Ms Maroney drives a conversation regarding response to treatment-resistant depression.
Megan Maroney, PharmD, BCPP: Dr Skolnik, how do you define a partial response vs a complete response? How does a partial response change the course of treatment?
Neil Skolnik, MD: That’s a good question. A partial response is not feeling back to normal but [feeling] better. I believe the literature says 50% improvement in a rating scale, which is substantial but not back to normal. No response is very little change. There can be a little movement because there’s variability from time to time. But very little movement in terms of either the rating scale or how they’re feeling. Both are related but separate ways to gauge response.
Megan Maroney, PharmD, BCPP: Dr Thase, you already mentioned dual therapy in terms of adding an atypical antipsychotic, but when would you switch antidepressant therapies vs adding a treatment?

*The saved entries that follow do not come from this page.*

**src/rtl/ncc_pkg.sv**
```systemverilog
// ----------------------------------------------------------------------------
// ncc_pkg
// Shared constants and types for the normalized cross-correlation stereo block.
// ----------------------------------------------------------------------------
`default_nettype none

package ncc_pkg;

  localparam int DEF_MAX_WIDTH  = 1024;
  localparam int DEF_MAX_KERNEL = 16;
  localparam int DEF_MAX_HEIGHT = 1024;

  localparam int PIX_W   = 8;
  localparam int CFG_W   = 11;
  localparam int CFG_IDX_W = 2;
  localparam int POS_W   = 10;

  localparam logic [CFG_IDX_W-1:0] CFG_KERNEL_SIZE  = 2'd0;
  localparam logic [CFG_IDX_W-1:0] CFG_IMAGE_WIDTH  = 2'd1;
  localparam logic [CFG_IDX_W-1:0] CFG_IMAGE_HEIGHT = 2'd2;

  localparam logic [4:0]  RST_KERNEL_SIZE  = 5'd5;
  localparam logic [10:0] RST_IMAGE_WIDTH  = 11'd640;
  localparam logic [10:0] RST_IMAGE_HEIGHT = 11'd480;

  typedef struct packed {
    logic done;
    logic greater;
  } ncc_cmp_stat_t;

endpackage

`default_nettype wire

```
**src/rtl/ncc_mac.sv**
```systemverilog
// ----------------------------------------------------------------------------
// ncc_mac
// Window accumulator: cross product and candidate energy, one pair per acc cycle.
// ----------------------------------------------------------------------------
`default_nettype none

module ncc_mac import ncc_pkg::*; #(
  parameter int NW = 24
) (
  input  wire logic             clk,
  input  wire logic             clr,
  input  wire logic             acc,
  input  wire logic [PIX_W-1:0] t,
  input  wire logic [PIX_W-1:0] v,
  output logic      [NW-1:0]    num,
  output logic      [NW-1:0]    en
);

  logic [NW-1:0]      num_r;
  logic [NW-1:0]      en_r;
  logic [2*PIX_W-1:0] tv;
  logic [2*PIX_W-1:0] vv;

  assign tv = t * v;
  assign vv = v * v;

  always_ff @(posedge clk) begin
    if (clr) begin
      num_r <= '0;
      en_r  <= '0;
    end else if (acc) begin
      num_r <= num_r + NW'(tv);
      en_r  <= en_r + NW'(vv);
    end
  end

  assign num = num_r;
  assign en  = en_r;

endmodule

`default_nettype wire

```
**config.mk**
```make
export PLATFORM = sky130hd
export DESIGN_NAME = ncc_mac
export DESIGN_NICKNAME = d
export VERILOG_FILES = /design/src/rtl/ncc_pkg.sv /design/src/rtl/ncc_mac.sv
export SDC_FILE = /design/constraint.sdc
export NUM_CORES = 1
export LEC_CHECK = 0
export ABC_AREA = 0
export BUFFER_PORTS_ARGS = -buffer_cell sky130_fd_sc_hd__buf_4
export CORE_MARGIN = 3
export CORE_UTILIZATION = 55
export DETAILED_ROUTE_END_ITERATION = 10
export PLACE_DENSITY = 0.8
export SLEW_MARGIN = 10
export SYNTH_ARGS = -nofsm -noshare
export SYNTH_HDL_FRONTEND = slang
export SYNTH_SLANG_ARGS = --single-unit
export TNS_END_PERCENT = 1
```
**constraint.sdc**
```tcl
create_clock -name clk -period 7.4 [get_ports clk]
set_input_delay 0.74 -clock clk [delete_from_list [all_inputs] [get_ports clk]]
set_output_delay 0.74 -clock clk [all_outputs]
set_load 0.01 [all_outputs]
```
==> results of run 1 <==
[sequential cells by signal, summed over array words and instances, names as in the netlist]
signal  flops
en         24
num        24
[power by group]
part	internal, mW	switching [mW]
sequential	0.317	0.0571
clock	0.134	0.107
combinational	0.884	1.16
[metrics by stage]
stage	hold slack (ps)	setup slack [ps]	util	instances
after detailed placement	492	2180	0.624	1048
after global routing	535	2270	0.636	1055
after CTS	502	2490	0.636	1055
final	502	2490	0.636	1055
after floorplan	498	2490	-	843
after global placement	496	2300	0.624	1048
[cell type report]
class                           instances  area share
Clock inverter                          1     0.00112
Clock buffer                            6      0.0178
Inverter                              174      0.0837
Multi-Input combinational cell        591       0.683
Timing Repair Buffer                   67      0.0645
Tap cell                              168      0.0270
Sequential cell                        48       0.123
[final timing paths]
path	start	endpoint	slack [ps]	cells past startpoint
max reg2reg	en[7]$_SDFFE_PP0P_	en[22]$_SDFFE_PP0P_	2920	14
min reg2reg	en[4]$_SDFFE_PP0P_	en[4]$_SDFFE_PP0P_	500	2
min	en[4]$_SDFFE_PP0P_	en[4]$_SDFFE_PP0P_	500	2
max	v[1]	en[22]$_SDFFE_PP0P_	2490	16
[worst max-delay path, stage by stage]
cell and delay (ps):
buf_4 200, and2_1 220, inv_1 70, fa_1 480
inv_1 50, fa_1 480, fa_1 540, inv_1 50
fa_1 470, inv_1 50, ha_1 340, nand4b_1 220
a211oi_2 390, o2111ai_2 210, a211oi_2 250, mux2_1 340
[layer usage]
layer / wire [µm] / up-vias
li1: - / 2786
met5: 0 / -
met3: 870 / 24
met1: 6550 / 2766
met2: 7420 / 201
met4: 264 / 0
[cell families after synthesis]
family	after synthesis
buf+inv	204
simple gates	259
xor+xnor	21
fa+ha+maj	171
compound gates	112
flops	48
mux	28
[cells in the final DEF, fill, tap and decap left out, types with 7 or more instances in the layout]
cell type	netlist	final
fa_1	89	89
dfxtp_1	48	48
mux2i_1	19	19
nand2_1	81	81
and2_1	51	51
nor2_1	51	51
nand3_1	13	13
a21oi_1	32	32
buf_4	0	67
nand4_1	7	7
and3_1	7	7
o21ai_0	22	22
nor3_1	14	14
a211oi_1	8	8
nor2b_1	16	16
ha_1	82	82
xnor2_1	15	15
inv_1	174	174
==> flow_summary.json, run 1 <==
{
  "grtUsageTotal": 0.226,
  "h-tree-depth": 2,
  "hold_buffers": 0,
  "place_area_mm2": 0.00765,
  "synth_top_family_by_area": "adder cells",
  "met1_usage": 0.302,
  "clk_pin_slew_ps": 70,
  "synthDistinctLibCells": 60,
  "hold_viol": 0,
  "die-area_mm2": 0.0142,
  "drcViolationCount": 0,
  "period_needed_ps": 4910,
  "start_util": 0.575,
  "critPathCaptureType": "flop",
  "clock.fmax_mhz": 204,
  "final_nets": 1077,
  "setup_viol": 0,
  "post_cts_buffers": 0,
  "slew_headroom": 0.549,
  "final_max_slew_viol_count": 0,
  "firstDrtPassIters": 5,
  "cts-root-buf": "clkbuf_16",
  "worst_pin_slew_ps": 676,
  "critical_path_required_ps": 7590,
  "grt_max_degree": 67,
  "areaGrowthSynthToFinish_pct": 10.6,
  "p_leak_nw": 4.01,
  "hold_path.class": "flop to flop",
  "cts_resized": 0,
  "synth_top_area_frac": 0.253,
  "status": "complete, no violations",
  "die_w_um": 119,
  "post-route-period-util": 0.664,
  "cts_buffer_depth": 2,
  "cts.sinks": 48,
  "final_cell_area_mm2": 0.00780,
  "start_kind": "input port",
  "synth-seq-area-share": 0.136,
  "syn_area_per_cell_um2": 8.37,
  "seqCellArea_um2": 961,
  "synthSimpleGateAreaFrac": 0.180,
  "cts_tree": "built",
  "diodes": 0,
  "drtAntennaViolNets": 0,
  "overflow": 0,
  "fin_setup_tns_ps": 0,
  "port_buffers": 66,
  "yosys-top-cells-area": "fa_1 (25%), ha_1 (15%), dfxtp_1 (14%)",
  "cap_violations": 0,
  "synth_warnings": 0,
  "ys.flop_type": "dfxtp_1",
  "dr.first_iter.drc_count": 325,
  "design.core.area_mm2": 0.0123,
  "clk_latency_ps": 300,
  "clock_skew_ps": 7.53,
  "synth_top_cell_by_area": "fa_1",
  "worstSetupPathType": "input port to flop",
  "crit_fanout": 16,
  "synth-edff-count": 0,
  "use_met3": 0.0304,
  "power_mw": 2.66,
  "post-synth-top-count-cell": "inv_1",
  "grtUsageMet2": 0.389,
  "antenna_found_initial": 0,
  "rows": 40,
  "top_usage_layer": "met2",
  "multi_input_area_mm2": 0.00532,
  "synthMuxAreaShare": 0.0413,
  "rsz0062_at_grt": "false",
  "numCtsBuffers": 5,
  "p_per_area_mw_per_mm2": 341,
  "irDropWorstVdd_mv": 0.199,
  "fillerInstances": 1052,
  "ys_seq_elements": 48,
  "num_vias": 5777,
  "worstPathArrival_ps": 5100,
  "synth_xor_area_frac": 0.0261,
  "grt_pass1_wl_mm": 26.8,
  "drive_above_1_share": 0.105,
  "die_h_um": 119,
  "synth_area_mm2": 0.00705,
  "postRouteWirelength_mm": 15.1,
  "async_flop_share": 0,
  "synth_fp_nets": 1033,
  "place_congestion": 0.935,
  "io_pins": 67,
  "grt_pass1_vias": 5814,
  "via_per_inst": 5.48,
  "synth_commonest_cells": "inv_1 (174), fa_1 (89), ha_1 (82), nand2_1 (81)",
  "synthAdderAreaFrac": 0.398,
  "wl_per_cell_um": 14.3,
  "synth-compound-area-share": 0.109,
  "synthCells": 843,
  "dp_hpwl_mm": 11.9
}
Note: power is estimated with default switching activity, not from simulation.
==> run 2, diff against run 1 <==
--- a/config.mk
+++ b/config.mk
@@ -10,7 +10,7 @@
 export CORE_MARGIN = 3
 export CORE_UTILIZATION = 55
 export DETAILED_ROUTE_END_ITERATION = 10
-export PLACE_DENSITY = 0.8
+export PLACE_DENSITY = 0.83
 export SLEW_MARGIN = 10
 export SYNTH_ARGS = -nofsm -noshare
 export SYNTH_HDL_FRONTEND = slang
==> constraint.sdc (replaced) <==
create_clock -name clk -period 4.35 [get_ports clk]
set_input_delay 0.435 -clock clk [delete_from_list [all_inputs] [get_ports clk]]
set_output_delay 0.435 -clock clk [all_outputs]
set_load 0.01 [all_outputs]
==> flow_summary.json, run 2 (synthesis gave the netlist of run 1 again) <==
{
  "status": "complete, no violations",
  "worst_pin_slew_ps": 717,
  "dp_hpwl_mm": 12.6,
  "routed.top_layer": "met4",
  "antenna_found_initial": 0,
  "cts.sinks": 48,
  "place_area_mm2": 0.00820,
  "start_util": 0.575,
  "wl_per_cell_um": 15.1,
  "critPathCaptureType": "flop",
  "rows": 40,
  "die_w_um": 119,
  "firstDrtPassIters": 5,
  "holdPathEnd": "en[4]$_SDFFE_PP0P_",
  "crit_fanout": 9,
  "p_leak_nw": 4.37,
  "h-tree-depth": 2,
  "p_per_area_mw_per_mm2": 658,
  "die-area_mm2": 0.0142,
  "holdPathStages": 2,
  "grt_pass1_wl_mm": 28.6,
  "drive_above_1_share": 0.209,
  "drcViolationCount": 0,
  "crit_slowest_cell": "fa_1",
  "setup_ws_ps": 45.1,
  "irDropWorstVdd_mv": 0.375,
  "period_needed_ps": 4300,
  "critical_path_required_ps": 4550,
  "diodes": 0,
  "hold_path.class": "flop to flop",
  "post-route-period-util": 0.990,
  "final_common_cell": "inv_1",
  "final_cell_area_mm2": 0.00861,
  "hp-start": "en[4]$_SDFFE_PP0P_",
  "clk_latency_ps": 310,
  "hold_buffers": 0,
  "dr.first_iter.drc_count": 343,
  "rsz0062_at_grt": "true",
  "clock_skew_ps": 6.79,
  "final_nets": 1138,
  "dr_wl_met2_mm": 8.51,
  "cap_violations": 0,
  "grt_max_degree": 67,
  "route.met3.wl_um": 963,
  "clock.fmax_mhz": 232,
  "port_buffers": 66,
  "cts-root-buf": "clkbuf_16",
  "preCtsSetupSlack_ps": -326,
  "setup_viol": 0,
  "numCtsBuffers": 5,
  "overflow": 0,
  "final_cell_mix": "inv_1 (169), buf_4 (114), fa_1 (87), nand2_1 (74), ha_1 (74)",
  "cts_tree": "built",
  "grt_pass1_vias": 6303,
  "worstSetupPathType": "input port to flop",
  "cts_buffer_depth": 2,
  "slew_headroom": 0.522,
  "reg2reg_depth": 15,
  "place_congestion": 0.874,
  "power_mw": 5.66,
  "final_max_slew_viol_count": 0,
  "grtUsageTotal": 0.242,
  "io_pins": 67,
  "start_kind": "input port",
  "postRouteWirelength_mm": 16.9,
  "drtAntennaViolNets": 0,
  "final_cells": 1117,
  "utilization": 0.702,
  "num_vias": 6029,
  "die_h_um": 119,
  "clk_pin_slew_ps": 70,
  "hold_viol": 0,
  "r2r-start": "num[6]$_SDFFE_PP0P_",
  "cp_common_cell": "fa_1",
  "cp_slowest_stage_delay_ps": 560,
  "crit_chain": "buf_6, buf_4, and2_4, fa_1, fa_1, fa_1, inv_1, fa_1, inv_2, ha_4, and3_4, nand2_2, a21oi_4, buf_6, o21ai_2, o31ai_2, mux2_4",
  "wl_met1_mm": 7.05,
  "r2r_end": "num[15]$_SDFFE_PP0P_",
  "worstPathArrival_ps": 4510,
  "via_per_inst": 5.40,
  "rrSetupSlack_ps": 110,
  "areaGrowthSynthToFinish_pct": 22.0,
  "placed_cells": 1107,
  "design.core.area_mm2": 0.0123
}
-- run 2: cell types whose count changed in the layout (fill, tap and decap cells not counted), moves of 6 or more --
cell,before,now
buf_4,67,114
buf_6,0,9
ha_1,82,74
nand2_1,81,74
nand2_2,0,7
ha_4,0,6
-- run 2: cell type report --
type / count / area (µm²)
flip-flops and latches: 48 / 967
multi-input cells: 591 / 5540
fillers: 900 / 3650
inverters: 174 / 653
well taps: 168 / 210
repair buffers: 128 / 1050
clock inverters: 3 / 68.8
clock buffers: 5 / 125
-- run 2: how the worst max path moves through the flow --
stage	from	end	slack (ps)	cells after the start
2_1_floorplan	v[6]	en[22]$_SDFFE_PP0P_	-20	15
3_3_place_gp	v[6]	num[22]$_SDFFE_PP0P_	-210	16
3_5_place_dp	v[1]	en[22]$_SDFFE_PP0P_	-330	16
4_1_cts	v[1]	en[22]$_SDFFE_PP0P_	-8	16
5_1_grt	num[6]$_SDFFE_PP0P_	num[15]$_SDFFE_PP0P_	-90	15
6_report	v[5]	num[21]$_SDFFE_PP0P_	50	17
-- run 2: worst max-delay path: cells and delay by family --
| family | cells | cell delay, ps |
|---|---|---|
| AND/OR/NAND/NOR | 3 | 390 |
| adder cells (fa/ha/maj) | 5 | 2310 |
| AO/OA/AOI/OAI | 3 | 550 |
| multiplexers | 1 | 330 |
| buffers and inverters | 5 | 490 |
-- run 2: report_power, final --
group          internal, mW  switching [mW]  leakage, nW
Clock                 0.332           0.201       0.0944
Sequential            0.543          0.0901        0.395
Combinational          2.15            2.35         3.88
-- run 2: what timing repair did --
item | in CTS | in global routing
endpoints found under the setup margin | 2 | 19
resized for setup | 0 | 60
gates cloned | 0 | 0
setup buffers | 0 | 2
pin swaps | 1 | 25
-- run 2: metal layers --
| metal | GRT usage | up-vias |
|---|---|---|
| met4 | 0.0876 | 0 |
| met3 | 0.0404 | 36 |
| met1 | 0.306 | 2889 |
| met5 | 0 | - |
| met2 | 0.415 | 202 |
| li1 | - | 2902 |
-- run 2: per-stage QoR --
| step | hold WS [ps] | setup TNS (ps) |
|---|---|---|
| 2_1_floorplan | 498 | -16.5 |
| 3_3_place_gp | 485 | -2540 |
| 3_5_place_dp | 491 | -4360 |
| 4_1_cts | 504 | -8.06 |
| 5_1_grt | 515 | -436 |
| 6_report | 504 | 0 |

Michael Edward Thase, MD: Rule No. 1 is if you have a deal-breaking adverse effect with that index antidepressant, it’s out the door. At an early stage of treatment, you don’t want to try antidotes to cover adverse effects when you can simply move to a dissimilar antidepressant. I’ll switch antidepressants for that reason. I’ll also switch antidepressants if I’ve learned something in that initial trial that points me in the direction of a better alternative antidepressant. For example, if a patient has their appetite suppressed and can’t sleep on an SSRI [selective serotonin reuptake inhibitor] or an SSNRI [selective serotonin and norepinephrine reuptake inhibitor], I might go to mirtazapine as a second-line antidepressant. I favor milder adjuncts when the patient is better but not well and they’re not moving from better to well by continuing on the treatment.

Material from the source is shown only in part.